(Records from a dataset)
***

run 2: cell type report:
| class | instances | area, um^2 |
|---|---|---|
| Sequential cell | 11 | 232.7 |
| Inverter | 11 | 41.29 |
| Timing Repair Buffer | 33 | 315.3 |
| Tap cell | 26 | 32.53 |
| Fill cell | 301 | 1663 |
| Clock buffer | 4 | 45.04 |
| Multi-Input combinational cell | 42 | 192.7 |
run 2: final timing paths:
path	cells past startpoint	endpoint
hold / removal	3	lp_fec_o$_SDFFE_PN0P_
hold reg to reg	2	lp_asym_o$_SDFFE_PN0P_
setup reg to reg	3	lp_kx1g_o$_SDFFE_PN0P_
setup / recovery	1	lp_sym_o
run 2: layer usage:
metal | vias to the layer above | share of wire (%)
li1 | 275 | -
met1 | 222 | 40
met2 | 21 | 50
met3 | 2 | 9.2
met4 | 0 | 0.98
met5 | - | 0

***

EXERCISE DESCRIPTION: Go through the entries above and count each line that contains the string "layer". Reply only with the total.

EXERCISE RESPONSE: 2